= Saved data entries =

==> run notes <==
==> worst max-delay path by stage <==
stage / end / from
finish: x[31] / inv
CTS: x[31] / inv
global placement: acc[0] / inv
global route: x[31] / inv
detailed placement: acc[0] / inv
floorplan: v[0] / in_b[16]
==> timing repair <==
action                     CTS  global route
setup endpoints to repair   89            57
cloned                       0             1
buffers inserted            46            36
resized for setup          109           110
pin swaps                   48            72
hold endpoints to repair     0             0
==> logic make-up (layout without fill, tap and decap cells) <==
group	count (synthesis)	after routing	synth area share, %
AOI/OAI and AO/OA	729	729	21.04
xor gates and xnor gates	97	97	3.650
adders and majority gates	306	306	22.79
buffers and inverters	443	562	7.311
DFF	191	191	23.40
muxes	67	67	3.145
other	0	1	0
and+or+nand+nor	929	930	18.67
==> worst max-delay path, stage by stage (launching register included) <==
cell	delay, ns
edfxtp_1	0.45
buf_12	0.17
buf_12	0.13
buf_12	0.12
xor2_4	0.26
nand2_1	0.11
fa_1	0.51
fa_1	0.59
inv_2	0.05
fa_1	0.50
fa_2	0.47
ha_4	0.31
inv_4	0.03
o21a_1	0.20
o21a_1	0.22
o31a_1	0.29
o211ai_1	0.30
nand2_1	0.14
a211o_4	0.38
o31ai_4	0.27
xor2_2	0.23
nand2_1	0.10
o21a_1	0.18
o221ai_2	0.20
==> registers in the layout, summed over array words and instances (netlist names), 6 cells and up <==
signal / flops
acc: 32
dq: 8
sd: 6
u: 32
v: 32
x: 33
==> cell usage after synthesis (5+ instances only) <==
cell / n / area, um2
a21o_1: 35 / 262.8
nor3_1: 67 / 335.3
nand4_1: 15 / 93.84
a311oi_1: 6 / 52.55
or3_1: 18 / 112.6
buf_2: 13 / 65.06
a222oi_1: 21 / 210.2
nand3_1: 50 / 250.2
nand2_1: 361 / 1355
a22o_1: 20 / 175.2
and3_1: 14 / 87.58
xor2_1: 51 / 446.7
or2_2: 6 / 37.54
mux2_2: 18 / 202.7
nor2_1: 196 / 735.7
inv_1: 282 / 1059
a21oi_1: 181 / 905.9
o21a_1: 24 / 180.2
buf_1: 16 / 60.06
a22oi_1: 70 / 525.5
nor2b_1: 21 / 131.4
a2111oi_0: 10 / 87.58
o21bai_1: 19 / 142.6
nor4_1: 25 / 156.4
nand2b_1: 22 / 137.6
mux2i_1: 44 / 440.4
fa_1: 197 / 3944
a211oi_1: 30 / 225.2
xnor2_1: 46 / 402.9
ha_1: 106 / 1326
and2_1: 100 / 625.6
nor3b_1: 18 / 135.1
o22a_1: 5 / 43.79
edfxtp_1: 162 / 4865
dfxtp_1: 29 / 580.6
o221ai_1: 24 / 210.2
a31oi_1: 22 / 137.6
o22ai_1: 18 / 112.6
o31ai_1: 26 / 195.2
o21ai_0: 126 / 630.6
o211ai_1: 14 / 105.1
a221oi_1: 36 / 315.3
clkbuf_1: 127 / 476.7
This design comes from an exercise in tuning for small area, a short achievable clock period and few clock cycles on the open sky130 flow, not from production work. Where RTL was checked, it was by simulation tests only, not by an equivalence proof against the original. No functional check of the RTL was part of run 5. Power is estimated from default activity; no workload was simulated.

### config.mk
export PLATFORM = sky130hd
export DESIGN_NAME = puc
export DESIGN_NICKNAME = puc
export VERILOG_FILES = /design/flow/design.v
export SDC_FILE = /design/flow/constraint.sdc
export NUM_CORES = 4
export LEC_CHECK = 0
export ABC_CLOCK_PERIOD_IN_PS = 2700
export CAP_MARGIN = 20
export CORE_MARGIN = 2
export CORE_UTILIZATION = 40
export CTS_CLUSTER_DIAMETER = 100
export CTS_CLUSTER_SIZE = 28
export SETUP_SLACK_MARGIN = 5.0
export SLEW_MARGIN = 20
### constraint.sdc
create_clock -name core_clock -period 8.0 [get_ports {clk}]
set_input_delay 1.6000 -clock core_clock [delete_from_list [all_inputs] [get_ports {clk}]]
set_output_delay 1.6000 -clock core_clock [all_outputs]
set_load 0.01 [all_outputs]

= What is needed =
Whenever a line above has the word "path" in it, copy that line.

= Answer box =
==> worst max-delay path by stage <==
==> worst max-delay path, stage by stage (launching register included) <==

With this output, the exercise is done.